- PROMPT -
Only the lines below, from the one with "crit_cells: 7" through the one with "after global placement", are to be written out, exactly.

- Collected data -

**********

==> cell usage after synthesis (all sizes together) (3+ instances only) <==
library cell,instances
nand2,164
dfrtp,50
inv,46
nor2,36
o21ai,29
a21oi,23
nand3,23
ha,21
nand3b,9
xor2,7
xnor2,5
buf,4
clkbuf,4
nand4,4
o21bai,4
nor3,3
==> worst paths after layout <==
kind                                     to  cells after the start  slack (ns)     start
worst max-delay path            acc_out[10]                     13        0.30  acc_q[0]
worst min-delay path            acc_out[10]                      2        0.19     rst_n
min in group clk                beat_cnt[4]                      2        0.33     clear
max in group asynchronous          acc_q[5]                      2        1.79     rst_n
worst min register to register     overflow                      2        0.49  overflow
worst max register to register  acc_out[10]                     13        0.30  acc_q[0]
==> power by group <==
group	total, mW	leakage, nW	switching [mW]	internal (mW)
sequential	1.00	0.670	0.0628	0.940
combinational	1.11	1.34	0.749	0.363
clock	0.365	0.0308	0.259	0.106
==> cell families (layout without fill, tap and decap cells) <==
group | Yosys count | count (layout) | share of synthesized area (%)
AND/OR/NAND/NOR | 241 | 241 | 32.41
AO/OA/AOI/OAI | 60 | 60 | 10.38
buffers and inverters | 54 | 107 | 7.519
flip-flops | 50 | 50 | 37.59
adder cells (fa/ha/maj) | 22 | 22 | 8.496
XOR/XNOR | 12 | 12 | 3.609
**src/rtl/vga_sync_decoder.sv**
```systemverilog
// Recovers pixel/line position from active-low hsync/vsync edges and checks
// line/frame periods, reporting lock state and a saturating violation count.
module vga_sync_decoder #(
    parameter int H_TOTAL      = 800,
    parameter int H_ACTIVE     = 640,
    parameter int H_SYNC_START = 656,
    parameter int V_TOTAL      = 525,
    parameter int V_ACTIVE     = 480,
    parameter int V_SYNC_START = 490,
    parameter int LOCK_FRAMES  = 2
) (
    input  logic       clk,
    input  logic       rst,
    input  logic       pix_en,
    input  logic       hsync,
    input  logic       vsync,
    output logic [9:0] h_cnt,
    output logic [9:0] v_cnt,
    output logic       valid,
    output logic       locked,
    output logic       frame_start,
    output logic       line_err,
    output logic [7:0] err_cnt
);

    localparam logic [9:0]  HT_LAST   = 10'(H_TOTAL - 1);
    localparam logic [9:0]  HSS       = 10'(H_SYNC_START);
    localparam logic [9:0]  HA        = 10'(H_ACTIVE);
    localparam logic [9:0]  VT_LAST   = 10'(V_TOTAL - 1);
    localparam logic [9:0]  VT        = 10'(V_TOTAL);
    localparam logic [9:0]  VSS       = 10'(V_SYNC_START);
    localparam logic [9:0]  VA        = 10'(V_ACTIVE);
    localparam logic [10:0] HT11      = 11'(H_TOTAL);
    localparam logic [10:0] TMO_LAST  = 11'(2 * H_TOTAL - 1);
    localparam logic [7:0]  GOOD_LAST = 8'(LOCK_FRAMES - 1);

    typedef enum logic [1:0] {SEARCH, ACQUIRE, LOCKED} state_t;

    state_t      r_state;
    logic        r_hs_prev, r_vs_prev, r_h_seen, r_frame_bad;
    logic [10:0] r_hlen;
    logic [9:0]  r_vlen;
    logic [7:0]  r_good;
    logic [9:0]  r_h_cnt, r_v_cnt;
    logic        r_valid, r_locked, r_frame_start, r_line_err;
    logic [7:0]  r_err_cnt;

    logic       w_hfall, w_vfall, w_hwrap, w_timeout;
    logic       w_bad_line, w_bad_frame, w_bad, w_good_frame;
    logic       w_viol, w_lock_next;
    logic [9:0] w_h_next, w_v_next;

    always_comb begin
        w_hfall = ~hsync & r_hs_prev;
        w_vfall = ~vsync & r_vs_prev;
        w_hwrap = ~w_hfall & (r_h_cnt == HT_LAST);
        if (w_hfall)      w_h_next = HSS;
        else if (w_hwrap) w_h_next = '0;
        else              w_h_next = r_h_cnt + 10'd1;
        if (w_vfall)      w_v_next = VSS;
        else if (w_hwrap) w_v_next = (r_v_cnt == VT_LAST) ? '0 : r_v_cnt + 10'd1;
        else              w_v_next = r_v_cnt;
        w_timeout    = ~w_hfall & (r_hlen == TMO_LAST);
        w_bad_line   = w_hfall & r_h_seen & (r_hlen != HT11);
        w_bad_frame  = w_vfall & (r_vlen != VT);
        w_bad        = w_bad_line | w_bad_frame;
        // A frame holding an already-reported bad line is not good, but is not reported again
        w_good_frame = w_vfall & ~w_bad & ~r_frame_bad;
        w_viol       = (r_state != SEARCH) & (w_timeout | w_bad);
        w_lock_next  = ~w_timeout & ~w_bad &
                       ((r_state == LOCKED) |
                        ((r_state == ACQUIRE) & w_good_frame & (r_good == GOOD_LAST)));
    end

    always_ff @(posedge clk or posedge rst) begin
        if (rst) begin
            r_state       <= SEARCH;
            r_hs_prev     <= 1'b1;
            r_vs_prev     <= 1'b1;
            r_h_seen      <= 1'b0;
            r_frame_bad   <= 1'b0;
            r_hlen        <= '0;
            r_vlen        <= '0;
            r_good        <= '0;
            r_h_cnt       <= '0;
            r_v_cnt       <= '0;
            r_valid       <= 1'b0;
            r_locked      <= 1'b0;
            r_frame_start <= 1'b0;
            r_line_err    <= 1'b0;
            r_err_cnt     <= '0;
        end else begin
            r_frame_start <= 1'b0;
            r_line_err    <= 1'b0;
            if (pix_en) begin
                r_hs_prev <= hsync;
                r_vs_prev <= vsync;
                r_h_cnt   <= w_h_next;
                r_v_cnt   <= w_v_next;
                r_hlen    <= w_hfall ? 11'd1 : ((r_hlen == 11'h7FF) ? r_hlen : r_hlen + 11'd1);
                if (w_vfall)
                    r_vlen <= {9'd0, w_hfall};
                else if (w_hfall && (r_vlen != '1))
                    r_vlen <= r_vlen + 10'd1;
                if (w_vfall)
                    r_frame_bad <= 1'b0;
                else if (w_bad_line)
                    r_frame_bad <= 1'b1;
                r_line_err <= w_viol;
                if (w_viol && (r_err_cnt != '1))
                    r_err_cnt <= r_err_cnt + 8'd1;
                r_locked      <= w_lock_next;
                r_valid       <= w_lock_next & (w_h_next < HA) & (w_v_next < VA);
                r_frame_start <= (r_state == LOCKED) & (w_h_next == '0) & (w_v_next == '0);
                if (w_timeout) begin
                    r_state  <= SEARCH;
                    r_h_seen <= 1'b0;
                end else begin
                    if (w_hfall)
                        r_h_seen <= 1'b1;
                    case (r_state)
                        SEARCH: if (w_vfall) begin
                            r_state <= ACQUIRE;
                            r_good  <= '0;
                        end
                        ACQUIRE: if (w_bad) begin
                            r_good <= '0;
                        end else if (w_good_frame) begin
                            if (r_good == GOOD_LAST)
                                r_state <= LOCKED;
                            else
                                r_good <= r_good + 8'd1;
                        end
                        LOCKED: if (w_bad) begin
                            r_state <= ACQUIRE;
                            r_good  <= '0;
                        end
                        default: r_state <= SEARCH;
                    endcase
                end
            end
        end
    end

    assign h_cnt       = r_h_cnt;
    assign v_cnt       = r_v_cnt;
    assign valid       = r_valid;
    assign locked      = r_locked;
    assign frame_start = r_frame_start;
    assign line_err    = r_line_err;
    assign err_cnt     = r_err_cnt;

endmodule

```
**config.mk**
```make
export PLATFORM = sky130hd
export DESIGN_NAME = vga_sync_decoder
export DESIGN_NICKNAME = d
export VERILOG_FILES = /design/src/rtl/vga_sync_decoder.sv
export SDC_FILE = /design/constraint.sdc
export NUM_CORES = 1
export LEC_CHECK = 0
export ABC_AREA = 0
export BUFFER_PORTS_ARGS = -buffer_cell sky130_fd_sc_hd__buf_2
export CAP_MARGIN = 5
export CORE_MARGIN = 5
export CORE_UTILIZATION = 54
export CTS_CLUSTER_DIAMETER = 150
export CTS_CLUSTER_SIZE = 20
export DETAILED_ROUTE_END_ITERATION = 8
export PLACE_DENSITY = 0.77
export SKIP_LAST_GASP = 1
export SYNTH_ARGS = -nofsm -noshare
export SYNTH_HDL_FRONTEND = slang
export SYNTH_SLANG_ARGS = --single-unit
```
**constraint.sdc**
```tcl
create_clock -name clk -period 2.3 [get_ports clk]
set_clock_uncertainty 0.1 [all_clocks]
set_input_delay 0.115 -clock clk [delete_from_list [all_inputs] [get_ports clk]]
set_output_delay 0.115 -clock clk [all_outputs]
set_load 0.1 [all_outputs]
```
## Word level (Yosys, flattened, before mapping)

Cells that the tools add are included.

- Multiplexer cells: 28
- Equal/unequal tests: 21
- $lt $le $gt $ge: 2
- Bitwise gates (word level): 27
- Reduce and logical (&&, ||, !) cells: 17
- Add/subtract/negate cells: 6

Operators by type and width:

| cell | number |
|---|---|
| 2-to-1 mux 10 bit | 7 |
| 2-to-1 mux 8 bit | 5 |
| adder 10 x 1 -> 10 bit, second input constant | 3 |
| case mux 8 bit (3 select lines) | 1 |
| equality test 11 bit, second input constant | 2 |
| 2-to-1 mux 11 bit | 2 |
| equality test 10 bit, second input constant | 2 |
| logical NOT 10 bit | 2 |
| != test 10 bit, second input constant | 2 |
| bitwise AND 1 bit | 18 |
| != test 3 bit, second input constant | 6 |
| adder 8 x 1 -> 8 bit, second input constant | 2 |
| 2-to-1 mux 2 bit | 6 |
| adder 11 x 1 -> 11 bit, second input constant | 1 |
| != test 11 x 10 -> 1 bit, second input constant | 1 |
| less-than comparator 10 bit, second input constant | 1 |
| less-than comparator 10 x 9 -> 1 bit, second input constant | 1 |
| AND reduction 2 bit | 5 |
| equality test 8 x 1 -> 1 bit, second input constant | 1 |
| != test 8 bit, second input constant | 1 |
| nonzero test 2 bit | 4 |
| AND reduction 7 bit | 1 |
| 2-to-1 mux 1 bit | 6 |
| != test 2 bit, second input constant | 3 |
| 10 further kinds | 18 |

- Output and inout bits: 32
- Bits of input ports: 5
- Register bits after elaboration: 67
- Logic and storage cells: 116

## Depth between registers and ports, before layout

Gate-level depths: netlist (run 1).

- Depth in word-level cells: 14
- Mapped depth: 9
- Mapped depth without buffers: 8

## Worst setup path before layout (run 1)

No wires, ideal clock.

- Path type: register to register
- From: register r_h_cnt[1], in the netlist h_cnt[1]
- To: register r_frame_start, in the netlist frame_start
- Clock period less this slack: 3.299 ns
- Buffers on the path: 2
- Required time: 2.104 ns
- Cell stages (with the launch flop): 10
- Library setup time: 0.096 ns
- Slack: -0.999 ns
- Data arrival time: 3.104 ns
- Cell sequence: dfrtp_1 -> ha_1 -> and4_1 -> clkbuf_1 -> nand4_4 -> clkbuf_1 -> nand2_1 -> o21ai_0 -> a2111o_1 -> nor4_2

- Word-level cells in the longest chain between the ends: 8
- Elaborated cells on any way between the ends: 12
- Classes of those cells: add/sub (1); eq/ne (1); mux (5); bitwise (3); reduce/logical (2)

RTL lines:

| element | RTL line | source |
|---|---|---|
| start, declared | 44 | `logic [9:0] r_h_cnt, r_v_cnt;` |
| start signal, assigned | 98 | `r_h_cnt <= w_h_next;` |
| branches (longest 6 deep; another with adder 10 x 1 -> 10 bit) | - |  |
| bitwise AND 1 bit (*) | 114 | `r_frame_start <= (r_state == LOCKED) & (w_h_next == '0) & (w_v_next == '0);` |
| 2-to-1 mux 1 bit (*) | 95 | `if (pix_en) begin` |
| end signal, assigned | 114 |  |
| end, declared | 45 | `logic r_valid, r_locked, r_frame_start, r_line_err;` |

Every way passes the cells marked *.
A chain may end at the register's enable or synchronous reset.

## Worst setup path after layout (run 1)

- From: register r_v_cnt[8], in the netlist v_cnt[8]
- To: register r_frame_start, in the netlist frame_start

- Word-level cells in the longest chain between the ends: 7
- Elaborated cells on any way between the ends: 8
- Classes of those cells: add/sub (1); eq/ne (1); mux (4); bitwise (1); reduce/logical (1)

RTL lines:

| element | RTL line | source |
|---|---|---|
| start, declared | 44 |  |
| start signal, assigned | 99 | `r_v_cnt <= w_v_next;` |
| adder 10 x 1 -> 10 bit or equality test 10 bit (tied branches) | 61 | `else if (w_hwrap) w_v_next = (r_v_cnt == VT_LAST) ? '0 : r_v_cnt + 10'd1;` |
| 2-to-1 mux 10 bit | 61 |  |
| 2-to-1 mux 10 bit (*) | 61 |  |
| 2-to-1 mux 10 bit (*) | 60 | `if (w_vfall) w_v_next = VSS;` |
| logical NOT 10 bit (*) | 114 |  |
| bitwise AND 1 bit (*) | 114 |  |
| 2-to-1 mux 1 bit (*) | 95 |  |

Mark *: on every way between the ends. The rest lies on a longest branch, timed or not.

==> results of run 1 <==
-- registers in the layout, summed over array words and instances, names as in the netlist --
name	count
r_hs_prev	1
err_cnt	8
r_good	8
r_vlen	10
h_cnt	10
r_vs_prev	1
v_cnt	10
r_hlen	11
locked	1
r_h_seen	1
frame_start	1
r_state	2
line_err	1
r_frame_bad	1
valid	1
-- worst paths after layout --
path                            start           to  depth (start not counted)  slack [ns]
hold reg to reg            err_cnt[5]   err_cnt[5]                          1        0.39
setup reg to reg             v_cnt[8]  frame_start                          6       -0.15
max in group asynchronous         rst    r_vs_prev                          4        1.48
setup / recovery             v_cnt[8]  frame_start                          6       -0.15
min in group asynchronous         rst   err_cnt[6]                          4        0.31
hold / removal                 pix_en     h_cnt[9]                          2        0.04
-- what timing repair did --
action,4_1_cts,5_1_grt
pin swaps,7,14
hold buffers,3,0
setup endpoints to repair,6,24
setup buffers,0,3
endpoints found under the hold margin,67,0
gates resized for setup,4,19
cloned,0,1
-- layer usage --
metal  global-route usage, %  wire (µm)
met5                       0          0
met4                    5.92        119
met3                    3.87        559
met2                    37.9       4970
met1                    31.1       4400
-- through the flow --
| step | power, mW | instances |
|---|---|---|
| floorplan | 2.70 | 435 |
| global placement | 3.08 | 607 |
| detailed placement | 3.14 | 607 |
| CTS | 4.03 | 626 |
| global route | 4.30 | 630 |
| finish | 4.05 | 630 |
-- cells by family (layout without fill, tap and decap cells) --
group | count (synthesis) | count (layout) | synth area share, %
mux | 7 | 7 | 1.96
compound gates | 105 | 105 | 17.6
xor+xnor | 26 | 26 | 5.76
buf+inv | 38 | 133 | 4.21
simple gates | 182 | 183 | 24.8
fa+ha+maj | 10 | 10 | 3.17
flops | 67 | 67 | 42.5
-- where the power goes --
group / internal, mW / total, mW / switching [mW]
logic: 0.512 / 1.61 / 1.10
registers: 1.37 / 1.56 / 0.186
clock network: 0.449 / 0.886 / 0.438
-- cells in the final DEF, fill, tap and decap left out, types with 5 or more instances in the layout --
cell / instances
mux2_2: 6
buf_2: 36
and3_1: 10
nand3_1: 16
o21ai_1: 7
nor2_1: 38
a31oi_1: 6
nand4_1: 16
ha_1: 8
nor3_1: 10
o21ai_0: 29
nand2b_1: 5
xor2_1: 9
dfrtp_1: 42
buf_4: 60
inv_1: 15
a21oi_1: 17
xnor2_1: 17
nand2_1: 43
dfrtp_2: 23
o31ai_1: 6
clkbuf_8: 11
-- cell usage after synthesis (4+ instances only) --
cell	instances	area (µm²)
a21oi_1	19	95.1
nor3_1	11	55.1
o21ai_0	33	165
dfrtp_1	65	1630
mux2_2	6	67.6
inv_1	16	60.1
xor2_1	9	78.8
nand2b_1	6	37.5
nand3_1	16	80.1
xnor2_1	17	149
ha_1	10	125
clkbuf_1	14	52.6
and4_1	5	43.8
nand4_1	16	100
or3_1	4	25.0
and2_1	4	25.0
nor2b_1	4	25.0
o31ai_1	7	52.6
buf_2	5	25.0
or4_1	4	30.0
a31oi_1	6	37.5
nand2_1	44	165
nor4_1	4	25.0
o41ai_1	5	43.8
nor2_1	38	143
and3_1	10	62.6
-- area by class of cell --
type / count / area share [%]
well taps: 99 / 2.45
clock inverters: 2 / 0.198
flip-flops and latches: 67 / 33.8
repair buffers: 101 / 13.7
clock buffers: 14 / 3.22
inverters: 16 / 1.19
multi-input cells: 331 / 45.4
==> impl_metrics.yaml, run 1 <==
logic_synthesis:
  netlist_instances: 435
  synth_seq_area_share_pct: 42.5
  yosys_warnings: 0
  synth-seq-cells: 67
  synth_edf_count: 0
  synthFlopType: "dfrtp_1"
  syn-num-nets: 450
  ys_types: 62
  syn_area_mm2: 0.00395
  avgSynthCellArea_um2: 9.09
  async_flop_share_pct: 100
die:
  dieArea_mm2: 0.00913
  core_area_mm2: 0.00718
  die_w_um: 95.6
  initial_core_util_pct: 55.1
  num_rows: 31
  die_h_um: 95.6
  io-pin-count: 37
routing:
  vias: 3728
  final_antenna_net_count: 0
  routedWlPerCell_um: 15.9
  drtPass1Iterations: 5
  via_per_inst: 5.92
  routed_wl_mm: 10.0
  drc: 0
  drtIter0Drc: 263
place:
  pre_cts_ws_ns: -0.174
  postPlaceCellArea_mm2: 0.00470
  gp_congestion: 0.926
  io_buffers: 36
  dp_hpwl_mm: 6.90
timing:
  layout_setup_ws_ns: -0.153
  fmax_ghz: 0.408
  hold_viol: 0
  timing.final.crit_share_pct: 107
  setup_tns_ns: -0.331
  finalSetupViolCount: 4
  drv_slew: 0
  hold-worst-slack_ns: 0.0374
  layout_min_cycle_time_ns: 2.45
  rsz0062_at_grt: "true"
  slew_headroom_pct: 64.5
  tightestPinTransition_ns: 0.531
worst_setup_path:
  slowest_stage: "or4_4"
  cpLargestDelayFamily: "simple AND/OR/NAND/NOR gates"
  crit_path_cell_trace: "or4_4 -> or4_4 -> o21ai_1 -> a21oi_1 -> nand3b_1 -> nor4_2"
  cpMostUsedCell: "or4_4"
  crit_type: "reg2reg"
  path_max_fanout: 5
  cp_num_buf_inv: 0
  required_ns: 2.45
  cp-end-kind: "flop"
  critPathLaunchType: "flop"
  arrival_ns: 2.60
  slowest_delay_ns: 0.55
grt:
  grt_first_pass_wirelength_mm: 16.6
  grt_max_degree: 68
  track_usage_pct: 22.9
  grt.overflow.total: 0
  grt_pass1_vias: 3539
  antenna_found_initial: 0
finish:
  fin_area_mm2: 0.00505
  final-seq-area_mm2: 0.00171
  drive_gt1_share_pct: 33.0
  layout.filler_cells: 544
  n_antenna_cell: 0
  final_util_pct: 70.3
  area_delta_synth_final_pct: 27.7
  num-nets-final: 541
  multi_input_area_mm2: 0.00229
clock_tree:
  max-clock-path-buffers: 2
  numCtsBuffers: 9
  clock_latency_ns: 0.34
  clock_sinks: 67
  path_clk_slew_ns: 0.07
  cts_htree_levels: 3
  cts_tree: "built"
  root_buffer: "clkbuf_8"
power_and_ir_drop:
  vdd_drop_max_mv: 0.925
  power_density_mw_per_mm2: 803
  p_leak_nw: 2.16
run_status:
  outcome: "finished, violations left"
  violations: "negative setup slack"
min_path:
  hold_path.class: "in2reg"
job:
  drv_cap: 0
Note: power is estimated with default switching activity, not from simulation.
==> run 2: changes to the inputs <==
--- a/config.mk
+++ b/config.mk
@@ -9,11 +9,10 @@
 export BUFFER_PORTS_ARGS = -buffer_cell sky130_fd_sc_hd__buf_2
 export CAP_MARGIN = 5
 export CORE_MARGIN = 5
-export CORE_UTILIZATION = 54
-export CTS_CLUSTER_DIAMETER = 150
+export CORE_UTILIZATION = 60
 export CTS_CLUSTER_SIZE = 20
 export DETAILED_ROUTE_END_ITERATION = 8
-export PLACE_DENSITY = 0.77
+export PLACE_DENSITY = 0.81
 export SKIP_LAST_GASP = 1
 export SYNTH_ARGS = -nofsm -noshare
 export SYNTH_HDL_FRONTEND = slang
==> constraint.sdc (replaced) <==
create_clock -name clk -period 2.97 [get_ports clk]
set_clock_uncertainty 0.1 [all_clocks]
set_input_delay 0.1485 -clock clk [delete_from_list [all_inputs] [get_ports clk]]
set_output_delay 0.1485 -clock clk [all_outputs]
set_load 0.1 [all_outputs]
==> impl_metrics.yaml, run 2 (synthesis results as in run 1) <==
clock_tree:
  clock_sinks: 67
  cts_setup_buffers: 0
  root_buffer: "clkbuf_8"
  numCtsBuffers: 9
  max-clock-path-buffers: 2
  cts_htree_levels: 3
  path_clk_slew_ns: 0.07
  cts_tree: "built"
  clock_latency_ns: 0.34
worst_setup_path:
  cpMostUsedCell: "o41ai_1"
  arrival_ns: 2.93
  reg2reg_to: "valid"
  r2r_slack_ns: 0.16
  cp_num_buf_inv: 0
  cp-end-kind: "flop"
  timing.rr.start: "h_cnt[1]"
  crit_type: "reg2reg"
  slowest_stage: "a2111oi_1"
  required_ns: 3.09
  critPathLaunchType: "flop"
  crit_path_cell_trace: "ha_2 -> and4_1 -> nand4_4 -> o41ai_1 -> a21oi_1 -> a2111oi_1 -> o41ai_1"
  slowest_delay_ns: 0.47
  path_max_fanout: 19
  cpLargestDelayFamily: "compound AO/OA/AOI/OAI gates"
  reg2regPathDepth: 7
  crit_cells: 7
timing:
  rsz0062_at_grt: "true"
  finalSetupViolCount: 0
  fmax_ghz: 0.356
  layout_setup_ws_ns: 0.160
  slew_headroom_pct: 52.7
  timing.final.crit_share_pct: 94.6
  layout_min_cycle_time_ns: 2.81
  hold_viol: 0
  drv_slew: 0
  setup_tns_ns: 0
  tightestPinTransition_ns: 0.707
grt:
  grt_pass1_vias: 3418
  antenna_found_initial: 0
  grt.overflow.total: 0
  grt_first_pass_wirelength_mm: 16.2
  grt_max_degree: 27
  track_usage_pct: 23.1
min_path:
  hold_path.class: "in2reg"
  hp-start: "pix_en"
  hold_end: "v_cnt[5]"
  whs_path_depth: 2
finish:
  area_delta_synth_final_pct: 11.7
  n_antenna_cell: 0
  layout_common_cells: "dfrtp_1, nand2_1, nor2_1, buf_2, o21ai_0"
  layout.cells.non_filler: 553
  top_register: "r_hlen"
  drive_gt1_share_pct: 18.1
  largest_register_ffs: 11
  final_util_pct: 69.1
  layout.cells.most_common: "dfrtp_1"
  num-nets-final: 486
power_and_ir_drop:
  fin_total_pwr_mw: 2.92
  power_density_mw_per_mm2: 662
  vdd_drop_max_mv: 0.809
  p_leak_nw: 1.85
place:
  dp_cells: 534
  pre_cts_ws_ns: 0.0626
  io_buffers: 36
  dp_hpwl_mm: 6.54
  gp_congestion: 0.921
routing:
  routedWlPerCell_um: 16.8
  drtPass1Iterations: 7
  drtIter0Drc: 341
  routed_wl_mm: 9.27
  drc: 0
  via_per_inst: 6.40
  final_antenna_net_count: 0
  vias: 3540
die:
  die_h_um: 91.2
  initial_core_util_pct: 61.9
  dieArea_mm2: 0.00831
  num_rows: 29
  io-pin-count: 37
  die_w_um: 91.2
  core_area_mm2: 0.00639
job:
  drv_cap: 0
run_status:
  outcome: "finished, final reports clean"
## run 2: cell types whose count changed in the layout (fill, tap and decap cells not counted), moves of 4 or more
| cell | change |
|---|---|
| buf_4 | -52 |
| dfrtp_1 | +15 |
| o21ai_1 | -4 |
| dfrtp_2 | -15 |
| o21ai_0 | +4 |
## run 2: power by group
group	total, mW	switching [mW]	internal, mW	leakage (nW)
logic	0.990	0.746	0.244	0.925
registers	1.25	0.192	1.06	0.833
clock network	0.684	0.336	0.347	0.0905
## run 2: area by class of cell
cell class,instances,area [µm²]
clock buffers,14,163
clock inverters,2,10.0
fillers,509,1970
inverters,16,60.1
multi-input cells,330,2130
flip-flops and latches,67,1690
well taps,77,96.3
repair buffers,47,270
## run 2: through the flow
step                      hold slack, ns  cell area (µm²)
after global placement            0.0644             4200
after CTS                          0.132             4400
after global routing               0.170             4420
final                              0.134             4420
after floorplan                    0.201             3970
after detailed placement          0.0680             4200
## run 2: repair_timing
action	CTS	global route
resized for setup	0	3
hold buffers	3	0
hold endpoints to repair	21	0
setup endpoints to repair	0	4
## run 2: worst max-delay path by stage
stage | start | slack [ns] | to
4_1_cts | h_cnt[1] | 0.03 | valid
2_1_floorplan | h_cnt[1] | 0.002 | frame_start
6_report | h_cnt[1] | 0.16 | valid
3_3_place_gp | h_cnt[1] | 0.17 | valid
5_1_grt | h_cnt[1] | -0.13 | valid
3_5_place_dp | h_cnt[1] | 0.06 | valid
## run 2: worst register-to-register path, cell delays in order, from the launching register on
cell and delay, ns:
dfrtp_2 0.42, ha_2 0.26, and4_1 0.38, nand4_4 0.33, o41ai_1 0.47, a21oi_1 0.14
a2111oi_1 0.47, o41ai_1 0.11
## run 2: per-layer routing
layer | global-route usage (%) | up-vias | wire length (µm)
met2 | 37.5 | 156 | 4500
met5 | 0 | - | 0
met4 | 7.21 | 0 | 142
met1 | 31.7 | 1704 | 4040
met3 | 3.80 | 16 | 595
li1 | - | 1664 | -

**********

- EXERCISE RESPONSE -
  crit_cells: 7
timing:
  rsz0062_at_grt: "true"
  finalSetupViolCount: 0
  fmax_ghz: 0.356
  layout_setup_ws_ns: 0.160
  slew_headroom_pct: 52.7
  timing.final.crit_share_pct: 94.6
  layout_min_cycle_time_ns: 2.81
  hold_viol: 0
  drv_slew: 0
  setup_tns_ns: 0
  tightestPinTransition_ns: 0.707
grt:
  grt_pass1_vias: 3418
  antenna_found_initial: 0
  grt.overflow.total: 0
  grt_first_pass_wirelength_mm: 16.2
  grt_max_degree: 27
  track_usage_pct: 23.1
min_path:
  hold_path.class: "in2reg"
  hp-start: "pix_en"
  hold_end: "v_cnt[5]"
  whs_path_depth: 2
finish:
  area_delta_synth_final_pct: 11.7
  n_antenna_cell: 0
  layout_common_cells: "dfrtp_1, nand2_1, nor2_1, buf_2, o21ai_0"
  layout.cells.non_filler: 553
  top_register: "r_hlen"
  drive_gt1_share_pct: 18.1
  largest_register_ffs: 11
  final_util_pct: 69.1
  layout.cells.most_common: "dfrtp_1"
  num-nets-final: 486
power_and_ir_drop:
  fin_total_pwr_mw: 2.92
  power_density_mw_per_mm2: 662
  vdd_drop_max_mv: 0.809
  p_leak_nw: 1.85
place:
  dp_cells: 534
  pre_cts_ws_ns: 0.0626
  io_buffers: 36
  dp_hpwl_mm: 6.54
  gp_congestion: 0.921
routing:
  routedWlPerCell_um: 16.8
  drtPass1Iterations: 7
  drtIter0Drc: 341
  routed_wl_mm: 9.27
  drc: 0
  via_per_inst: 6.40
  final_antenna_net_count: 0
  vias: 3540
die:
  die_h_um: 91.2
  initial_core_util_pct: 61.9
  dieArea_mm2: 0.00831
  num_rows: 29
  io-pin-count: 37
  die_w_um: 91.2
  core_area_mm2: 0.00639
job:
  drv_cap: 0
run_status:
  outcome: "finished, final reports clean"
## run 2: cell types whose count changed in the layout (fill, tap and decap cells not counted), moves of 4 or more
| cell | change |
|---|---|
| buf_4 | -52 |
| dfrtp_1 | +15 |
| o21ai_1 | -4 |
| dfrtp_2 | -15 |
| o21ai_0 | +4 |
## run 2: power by group
group	total, mW	switching [mW]	internal, mW	leakage (nW)
logic	0.990	0.746	0.244	0.925
registers	1.25	0.192	1.06	0.833
clock network	0.684	0.336	0.347	0.0905
## run 2: area by class of cell
cell class,instances,area [µm²]
clock buffers,14,163
clock inverters,2,10.0
fillers,509,1970
inverters,16,60.1
multi-input cells,330,2130
flip-flops and latches,67,1690
well taps,77,96.3
repair buffers,47,270
## run 2: through the flow
step                      hold slack, ns  cell area (µm²)
after global placement            0.0644             4200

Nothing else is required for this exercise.